The European Commission has invited the officials for discussions under a push to crack down on irregular migration and boost deportations — despite it not formally recognising the Taliban administration.
“The five requested visas were granted on Monday afternoon after a security assessment,” said a spokeswoman for the foreign minister of Belgium, which issued the documents in its capacity as host country to the European institutions.
The visas are valid only for Belgium and not the broader free-movement Schengen area and for one day only, she said. Belgium said it would not disclose the date of the delegation’s arrival for security and public order reasons. But diplomatic sources and Afghan and EU media reports suggested the talks could take place on Tuesday.
The planned meeting has proved controversial, with critics saying it would renege on the bloc’s values.
“EU countries are undermining their credibility by condemning Taliban abuses and pursuing accountability on one hand, while cooperating with the Taliban to forcibly return Afghans on the other,” said Fereshta Abbasi of Human Rights Watch.
European governments shut their embassies in Kabul when the Taliban authorities returned to power in 2021 and imposed their strict interpretation of law.
Women must be almost entirely covered when they leave home and are banned from a host of public places, including parks and gyms, while girls’ education stops at age 12.
Brussels and EU countries have denied that hosting Taliban officials would be tantamount to recognising the government in Kabul.
And this month the European Union’s migration chief Magnus Brunner defended the outreach saying Brussels had no other option than to talk to the Taliban government about returning irregular migrants from Afghanistan.
European governments have sought a tougher stance on migration as public opinion has hardened, fuelling far-right electoral gains across the continent.
EU countries received about a million asylum applications filed by Afghans between 2013 and 2024, according to the bloc’s data agency. About half as many were approved over the period.

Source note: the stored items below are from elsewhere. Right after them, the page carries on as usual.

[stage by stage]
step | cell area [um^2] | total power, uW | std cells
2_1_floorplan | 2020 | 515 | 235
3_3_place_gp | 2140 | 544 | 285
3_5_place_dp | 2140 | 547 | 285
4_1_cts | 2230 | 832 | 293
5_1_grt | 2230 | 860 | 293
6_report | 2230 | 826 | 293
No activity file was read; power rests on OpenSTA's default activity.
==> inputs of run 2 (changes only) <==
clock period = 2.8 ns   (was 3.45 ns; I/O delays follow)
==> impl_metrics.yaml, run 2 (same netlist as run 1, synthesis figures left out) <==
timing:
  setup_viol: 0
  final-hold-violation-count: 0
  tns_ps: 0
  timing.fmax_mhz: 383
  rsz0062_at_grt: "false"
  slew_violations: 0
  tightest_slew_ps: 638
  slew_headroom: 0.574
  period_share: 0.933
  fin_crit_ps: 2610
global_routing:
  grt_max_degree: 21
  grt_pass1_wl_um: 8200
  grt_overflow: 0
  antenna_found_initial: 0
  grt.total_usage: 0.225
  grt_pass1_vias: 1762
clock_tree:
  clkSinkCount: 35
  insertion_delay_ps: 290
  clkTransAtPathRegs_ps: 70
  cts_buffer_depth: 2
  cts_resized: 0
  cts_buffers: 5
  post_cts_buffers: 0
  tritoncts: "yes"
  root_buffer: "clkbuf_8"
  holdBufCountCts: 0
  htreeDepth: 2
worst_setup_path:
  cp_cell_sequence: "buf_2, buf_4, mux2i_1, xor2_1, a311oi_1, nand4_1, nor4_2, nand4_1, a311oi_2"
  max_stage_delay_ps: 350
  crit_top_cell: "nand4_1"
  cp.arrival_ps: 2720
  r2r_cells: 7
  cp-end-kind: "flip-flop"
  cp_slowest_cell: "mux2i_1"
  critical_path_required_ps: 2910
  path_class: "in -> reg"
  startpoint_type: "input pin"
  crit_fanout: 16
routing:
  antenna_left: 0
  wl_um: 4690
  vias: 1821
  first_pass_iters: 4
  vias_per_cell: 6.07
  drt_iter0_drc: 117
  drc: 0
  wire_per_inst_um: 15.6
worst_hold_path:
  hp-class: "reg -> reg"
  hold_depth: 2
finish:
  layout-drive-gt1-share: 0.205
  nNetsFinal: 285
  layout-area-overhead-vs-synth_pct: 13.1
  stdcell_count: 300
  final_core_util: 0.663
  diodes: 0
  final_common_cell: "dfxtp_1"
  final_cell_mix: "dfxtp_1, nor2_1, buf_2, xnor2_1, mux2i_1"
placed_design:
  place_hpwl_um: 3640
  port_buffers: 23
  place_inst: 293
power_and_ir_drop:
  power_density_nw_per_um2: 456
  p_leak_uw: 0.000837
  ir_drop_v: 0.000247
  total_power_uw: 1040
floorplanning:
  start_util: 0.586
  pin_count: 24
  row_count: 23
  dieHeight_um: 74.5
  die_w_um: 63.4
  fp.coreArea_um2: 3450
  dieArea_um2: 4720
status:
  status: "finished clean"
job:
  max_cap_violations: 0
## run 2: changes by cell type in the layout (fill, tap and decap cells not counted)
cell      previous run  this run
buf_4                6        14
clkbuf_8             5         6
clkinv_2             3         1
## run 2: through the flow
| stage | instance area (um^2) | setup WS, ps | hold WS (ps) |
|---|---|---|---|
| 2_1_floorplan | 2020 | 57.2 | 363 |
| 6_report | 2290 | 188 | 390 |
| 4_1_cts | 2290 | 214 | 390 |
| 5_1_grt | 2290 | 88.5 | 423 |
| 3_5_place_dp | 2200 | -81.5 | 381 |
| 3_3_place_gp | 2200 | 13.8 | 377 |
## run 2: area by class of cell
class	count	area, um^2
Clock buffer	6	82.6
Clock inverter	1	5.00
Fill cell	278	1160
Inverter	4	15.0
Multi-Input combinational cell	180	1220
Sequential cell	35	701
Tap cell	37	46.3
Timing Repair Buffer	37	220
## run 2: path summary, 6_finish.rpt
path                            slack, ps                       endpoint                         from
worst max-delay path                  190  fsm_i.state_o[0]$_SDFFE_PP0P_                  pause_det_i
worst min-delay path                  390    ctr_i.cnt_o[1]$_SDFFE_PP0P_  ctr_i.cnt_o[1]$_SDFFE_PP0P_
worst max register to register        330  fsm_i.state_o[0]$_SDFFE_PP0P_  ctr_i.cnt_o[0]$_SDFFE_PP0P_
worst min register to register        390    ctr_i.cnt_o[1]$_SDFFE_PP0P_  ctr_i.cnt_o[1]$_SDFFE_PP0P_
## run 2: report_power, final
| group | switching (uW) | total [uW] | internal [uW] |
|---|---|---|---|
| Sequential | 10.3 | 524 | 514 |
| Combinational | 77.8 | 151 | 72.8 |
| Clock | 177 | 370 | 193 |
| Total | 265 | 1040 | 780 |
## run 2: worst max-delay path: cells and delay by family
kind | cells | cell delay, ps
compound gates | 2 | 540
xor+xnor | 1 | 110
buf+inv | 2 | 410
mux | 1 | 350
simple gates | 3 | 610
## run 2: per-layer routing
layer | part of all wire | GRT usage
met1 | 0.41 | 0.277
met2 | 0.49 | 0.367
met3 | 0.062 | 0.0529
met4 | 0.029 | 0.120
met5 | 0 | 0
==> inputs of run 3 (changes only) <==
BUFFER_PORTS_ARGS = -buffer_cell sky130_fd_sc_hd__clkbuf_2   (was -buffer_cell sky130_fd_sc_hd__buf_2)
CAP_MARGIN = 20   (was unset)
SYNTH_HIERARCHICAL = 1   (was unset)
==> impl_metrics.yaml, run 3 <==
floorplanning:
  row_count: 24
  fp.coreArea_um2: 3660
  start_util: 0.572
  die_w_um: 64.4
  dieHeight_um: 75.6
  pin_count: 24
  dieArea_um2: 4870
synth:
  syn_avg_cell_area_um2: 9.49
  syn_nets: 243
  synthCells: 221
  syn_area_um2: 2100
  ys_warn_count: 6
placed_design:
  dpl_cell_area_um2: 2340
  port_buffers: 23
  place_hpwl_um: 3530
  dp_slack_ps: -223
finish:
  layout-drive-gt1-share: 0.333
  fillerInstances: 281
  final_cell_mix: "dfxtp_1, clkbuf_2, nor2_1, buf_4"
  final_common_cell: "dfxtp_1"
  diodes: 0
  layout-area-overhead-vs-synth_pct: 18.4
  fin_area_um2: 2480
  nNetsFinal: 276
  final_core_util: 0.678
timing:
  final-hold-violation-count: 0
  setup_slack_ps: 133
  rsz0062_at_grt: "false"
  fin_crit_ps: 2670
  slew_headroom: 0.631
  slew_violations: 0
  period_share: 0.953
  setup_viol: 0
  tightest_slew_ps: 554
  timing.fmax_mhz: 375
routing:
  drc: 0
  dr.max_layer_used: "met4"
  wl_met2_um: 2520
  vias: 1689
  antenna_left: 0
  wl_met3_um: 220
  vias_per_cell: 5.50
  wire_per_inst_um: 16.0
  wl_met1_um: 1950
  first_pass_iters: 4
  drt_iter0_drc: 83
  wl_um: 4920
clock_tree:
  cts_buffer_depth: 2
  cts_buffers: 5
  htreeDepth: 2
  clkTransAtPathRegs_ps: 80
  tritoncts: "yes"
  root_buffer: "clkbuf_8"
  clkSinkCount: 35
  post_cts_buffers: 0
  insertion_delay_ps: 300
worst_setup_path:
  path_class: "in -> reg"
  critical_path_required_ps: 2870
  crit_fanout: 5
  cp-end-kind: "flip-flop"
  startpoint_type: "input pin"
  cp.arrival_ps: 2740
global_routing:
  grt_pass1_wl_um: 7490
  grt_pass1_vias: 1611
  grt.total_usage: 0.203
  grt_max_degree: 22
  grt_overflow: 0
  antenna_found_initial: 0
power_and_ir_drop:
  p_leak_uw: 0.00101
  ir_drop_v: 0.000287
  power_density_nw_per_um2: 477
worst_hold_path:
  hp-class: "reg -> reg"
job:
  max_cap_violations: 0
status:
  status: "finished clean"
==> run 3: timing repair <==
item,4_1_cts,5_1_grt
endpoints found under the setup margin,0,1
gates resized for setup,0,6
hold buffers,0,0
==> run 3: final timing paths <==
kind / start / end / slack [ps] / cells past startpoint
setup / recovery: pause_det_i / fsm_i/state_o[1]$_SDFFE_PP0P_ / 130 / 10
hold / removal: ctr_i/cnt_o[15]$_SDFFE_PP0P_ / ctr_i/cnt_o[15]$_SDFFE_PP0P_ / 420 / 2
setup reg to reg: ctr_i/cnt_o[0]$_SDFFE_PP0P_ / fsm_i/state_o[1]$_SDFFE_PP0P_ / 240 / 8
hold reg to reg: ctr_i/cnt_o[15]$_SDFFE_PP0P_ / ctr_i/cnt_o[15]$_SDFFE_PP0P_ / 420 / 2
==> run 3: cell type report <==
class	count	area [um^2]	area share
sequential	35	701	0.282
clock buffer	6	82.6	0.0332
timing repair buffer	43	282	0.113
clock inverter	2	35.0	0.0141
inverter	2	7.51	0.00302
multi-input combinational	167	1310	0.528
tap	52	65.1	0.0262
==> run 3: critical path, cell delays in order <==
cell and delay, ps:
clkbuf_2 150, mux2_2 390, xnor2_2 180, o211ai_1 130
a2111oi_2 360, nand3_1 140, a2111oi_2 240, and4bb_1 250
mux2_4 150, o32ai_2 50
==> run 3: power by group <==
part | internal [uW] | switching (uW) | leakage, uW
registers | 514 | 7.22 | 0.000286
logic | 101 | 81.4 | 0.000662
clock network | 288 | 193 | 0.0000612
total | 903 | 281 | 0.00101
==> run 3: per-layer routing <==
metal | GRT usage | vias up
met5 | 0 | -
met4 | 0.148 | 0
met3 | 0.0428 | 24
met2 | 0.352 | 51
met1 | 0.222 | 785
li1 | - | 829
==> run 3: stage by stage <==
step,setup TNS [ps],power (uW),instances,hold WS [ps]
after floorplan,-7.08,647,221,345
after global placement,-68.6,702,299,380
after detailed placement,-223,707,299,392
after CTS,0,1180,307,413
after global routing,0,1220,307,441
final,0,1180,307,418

Around 20 of the EU’s 27 member states expressed interest in returning some migrants without a right to stay, particularly those with criminal convictions, to Afghanistan in a letter last year.
“The focus for member states is very much on persons who have committed serious crimes or who pose a security threat,” commission spokesman Markus Lammert told journalists.
Rights groups have questioned the legality and ethics of returning migrants to a country that is in the midst of a severe humanitarian crisis, with millions facing hunger and economic hardship, according to the United Nations.